顔のたるみは、皮膚や筋肉、脂肪、骨の構造変化によって引き起こされます。加齢によってコラーゲンやエラスチンが減少し、皮膚の弾力が低下することで重力に逆らえなくなり、徐々に下がっていきます。また、筋肉の衰えや脂肪の下垂も影響します。
若くてもたるみが目立つ場合、意外な原因として日常の姿勢があります。スマートフォンやパソコンを長時間使ううつむき姿勢は、顔の皮膚や筋肉に負担をかけ、たるみを早める可能性があります。また、表情筋をあまり使わない生活も要注意です。無表情で過ごす時間が長いと筋肉が衰え、皮膚を支えられなくなるため、たるみに直結します。さらに、急激な体重減少や紫外線、乾燥もたるみの大きな原因です。紫外線はコラーゲンやエラスチンを破壊し、乾燥は肌のバリア機能を弱めます。
日常でできる予防・改善法としては、表情筋を意識的に動かすフェイスエクササイズや笑顔を作る習慣、正しい姿勢の維持、保湿を重視したスキンケア、そして紫外線対策が基本です。こうした習慣は、たるみの進行を抑えるだけでなく、改善にもつながります。

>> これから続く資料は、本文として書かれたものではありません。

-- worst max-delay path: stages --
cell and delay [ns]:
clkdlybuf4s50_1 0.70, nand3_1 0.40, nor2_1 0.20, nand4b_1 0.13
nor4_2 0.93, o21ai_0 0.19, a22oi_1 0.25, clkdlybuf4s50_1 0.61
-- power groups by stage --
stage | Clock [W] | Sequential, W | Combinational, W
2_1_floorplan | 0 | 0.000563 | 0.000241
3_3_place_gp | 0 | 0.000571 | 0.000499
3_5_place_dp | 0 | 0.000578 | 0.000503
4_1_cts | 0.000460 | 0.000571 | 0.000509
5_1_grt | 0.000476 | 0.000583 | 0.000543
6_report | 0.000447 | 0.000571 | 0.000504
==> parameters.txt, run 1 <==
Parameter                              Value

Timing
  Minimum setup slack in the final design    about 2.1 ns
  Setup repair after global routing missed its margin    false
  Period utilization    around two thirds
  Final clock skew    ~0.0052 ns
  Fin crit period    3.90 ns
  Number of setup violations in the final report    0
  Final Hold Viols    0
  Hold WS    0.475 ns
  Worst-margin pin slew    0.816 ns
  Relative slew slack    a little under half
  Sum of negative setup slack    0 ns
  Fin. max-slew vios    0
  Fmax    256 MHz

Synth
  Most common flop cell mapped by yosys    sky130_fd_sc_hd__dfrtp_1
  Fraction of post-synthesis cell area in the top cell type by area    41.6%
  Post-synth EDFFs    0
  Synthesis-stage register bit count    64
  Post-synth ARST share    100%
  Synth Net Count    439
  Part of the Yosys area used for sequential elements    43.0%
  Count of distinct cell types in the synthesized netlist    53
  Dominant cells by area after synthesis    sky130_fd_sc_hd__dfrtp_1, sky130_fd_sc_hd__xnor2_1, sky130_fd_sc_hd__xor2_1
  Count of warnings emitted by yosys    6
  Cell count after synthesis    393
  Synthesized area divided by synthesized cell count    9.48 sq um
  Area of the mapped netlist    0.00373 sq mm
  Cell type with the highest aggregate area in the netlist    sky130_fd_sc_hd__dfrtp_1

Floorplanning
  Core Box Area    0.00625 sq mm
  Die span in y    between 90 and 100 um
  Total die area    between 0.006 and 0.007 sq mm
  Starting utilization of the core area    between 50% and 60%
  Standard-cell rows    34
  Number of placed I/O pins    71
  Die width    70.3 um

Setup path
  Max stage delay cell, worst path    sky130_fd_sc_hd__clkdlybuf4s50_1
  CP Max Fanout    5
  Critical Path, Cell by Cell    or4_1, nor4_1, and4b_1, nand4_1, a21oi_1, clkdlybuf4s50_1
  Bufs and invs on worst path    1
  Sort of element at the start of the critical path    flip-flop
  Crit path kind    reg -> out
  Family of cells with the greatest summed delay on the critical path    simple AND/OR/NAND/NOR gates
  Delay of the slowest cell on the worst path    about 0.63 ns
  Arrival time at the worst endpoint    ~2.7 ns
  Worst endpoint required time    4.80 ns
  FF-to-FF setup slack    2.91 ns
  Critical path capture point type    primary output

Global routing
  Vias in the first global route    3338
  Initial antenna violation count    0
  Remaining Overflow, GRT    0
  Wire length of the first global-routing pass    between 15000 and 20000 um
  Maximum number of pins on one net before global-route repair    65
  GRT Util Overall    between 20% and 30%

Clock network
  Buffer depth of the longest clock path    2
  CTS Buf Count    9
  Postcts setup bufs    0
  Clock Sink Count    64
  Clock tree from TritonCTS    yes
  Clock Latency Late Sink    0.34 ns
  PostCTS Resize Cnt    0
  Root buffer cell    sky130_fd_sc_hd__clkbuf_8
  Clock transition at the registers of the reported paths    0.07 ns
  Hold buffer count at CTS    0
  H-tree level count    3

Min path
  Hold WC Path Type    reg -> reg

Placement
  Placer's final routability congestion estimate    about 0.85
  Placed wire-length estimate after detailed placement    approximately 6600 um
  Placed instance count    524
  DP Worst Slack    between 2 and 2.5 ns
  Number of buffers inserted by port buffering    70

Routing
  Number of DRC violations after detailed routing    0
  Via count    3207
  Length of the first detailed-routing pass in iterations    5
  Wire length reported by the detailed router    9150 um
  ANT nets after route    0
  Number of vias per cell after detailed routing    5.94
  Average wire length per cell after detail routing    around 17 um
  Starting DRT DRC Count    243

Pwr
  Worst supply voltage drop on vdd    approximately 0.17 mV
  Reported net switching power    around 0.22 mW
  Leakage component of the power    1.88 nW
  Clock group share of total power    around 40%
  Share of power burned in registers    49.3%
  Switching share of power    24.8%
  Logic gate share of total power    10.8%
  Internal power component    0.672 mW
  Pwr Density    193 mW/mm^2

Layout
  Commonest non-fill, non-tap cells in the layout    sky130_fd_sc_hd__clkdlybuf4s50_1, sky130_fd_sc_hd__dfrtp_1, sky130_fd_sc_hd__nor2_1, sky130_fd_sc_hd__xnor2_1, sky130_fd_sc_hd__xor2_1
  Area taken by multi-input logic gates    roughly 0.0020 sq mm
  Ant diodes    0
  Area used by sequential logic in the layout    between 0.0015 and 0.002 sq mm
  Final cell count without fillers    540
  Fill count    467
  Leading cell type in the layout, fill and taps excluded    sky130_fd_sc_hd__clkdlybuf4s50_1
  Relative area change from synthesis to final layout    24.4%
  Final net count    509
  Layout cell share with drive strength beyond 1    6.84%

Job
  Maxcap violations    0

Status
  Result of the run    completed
===== src/flat_wrapper.sv =====
// flat-port wrapper written by rule: the top's interface ports become plain ports
module rr_arb_mux_flat 
#(
  parameter int N_CH   = 4,
  parameter int DATA_W = 8
)
  (clk, rst, bus_mode, bus_in_data, bus_in_valid, bus_out_ready, bus_in_ready, bus_out_data, bus_out_sel, bus_out_valid);
  rr_arb_mux_if #(.N_CH(N_CH), .DATA_W(DATA_W)) bus_i ();
  input  logic clk;
  input  logic rst;
  input wire logic [$bits(bus_i.mode)-1:0] bus_mode;
  input wire logic [$bits(bus_i.in_data)-1:0] bus_in_data;
  input wire logic [$bits(bus_i.in_valid)-1:0] bus_in_valid;
  input wire logic [$bits(bus_i.out_ready)-1:0] bus_out_ready;
  output wire logic [$bits(bus_i.in_ready)-1:0] bus_in_ready;
  output wire logic [$bits(bus_i.out_data)-1:0] bus_out_data;
  output wire logic [$bits(bus_i.out_sel)-1:0] bus_out_sel;
  output wire logic [$bits(bus_i.out_valid)-1:0] bus_out_valid;
  assign bus_i.mode = bus_mode;
  assign bus_i.in_data = bus_in_data;
  assign bus_i.in_valid = bus_in_valid;
  assign bus_i.out_ready = bus_out_ready;
  assign bus_in_ready = bus_i.in_ready;
  assign bus_out_data = bus_i.out_data;
  assign bus_out_sel = bus_i.out_sel;
  assign bus_out_valid = bus_i.out_valid;
  rr_arb_mux #(.N_CH(N_CH), .DATA_W(DATA_W)) u_core (.clk(clk), .rst(rst), .bus(bus_i));
endmodule
<file path="config.mk">
export PLATFORM = sky130hd
export DESIGN_NAME = writeback_unit
export DESIGN_NICKNAME = d
export VERILOG_FILES = /design/src/rtl/writeback_unit.sv
export SDC_FILE = /design/constraint.sdc
export NUM_CORES = 1
export LEC_CHECK = 0
export CAP_MARGIN = 0
export CELL_PAD_IN_SITES_DETAIL_PLACEMENT = 1
export CELL_PAD_IN_SITES_GLOBAL_PLACEMENT = 1
export CORE_MARGIN = 10
export CORE_UTILIZATION = 35
export DETAILED_ROUTE_END_ITERATION = 7
export PLACE_DENSITY = 0.77
export SYNTH_ARGS = -nofsm -noshare
export SYNTH_HDL_FRONTEND = slang
export SYNTH_SLANG_ARGS = --single-unit
export TNS_END_PERCENT = 100
</file>
<file path="constraint.sdc">
create_clock -name clk -period 2.82 [get_ports clk]
set_clock_uncertainty 0.1 [all_clocks]
set_input_delay 0.564 -clock clk [delete_from_list [all_inputs] [get_ports clk]]
set_output_delay 0.564 -clock clk [all_outputs]
set_load 0.03 [all_outputs]
</file>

それでも気になる場合は、美容皮膚科での相談も選択肢です。青木先生によると、非侵襲的な方法としては高周波・超音波・レーザーなどのエネルギー系機器を用いた治療があり、手術に抵抗がある人にも人気です。また、ヒアルロン酸やボトックス注入、必要に応じて皮膚を切開する手術もあります。それぞれ効果や費用、メリット・デメリットが異なるため、まずはカウンセリングで自分に合った方法を見極めることが重要です。
治療を一度行っても、たるみは加齢とともに再び進行する可能性があります。しかし、早期に適切な対策を行うことで改善や進行抑制が可能です。慢性的な皮膚炎やアトピー性皮膚炎などがある場合も、適切な治療を継続することで将来的なたるみ予防になります。
青木先生は「顔のたるみは命に関わる症状ではありませんが、改善することで表情や気持ちに前向きな変化をもたらします。自分に合った治療法を見つけ、無理なく通える環境で相談することが大切です」と話します。
まとめると、顔のたるみは加齢だけでなく、日常生活の姿勢や表情の癖、紫外線や乾燥なども大きく影響します。気になるサインを見つけたら、まずは専門医に相談することが予防や早期改善への第一歩です。日常生活の工夫と必要に応じた医療的サポートで、若々しい印象を保つことができます。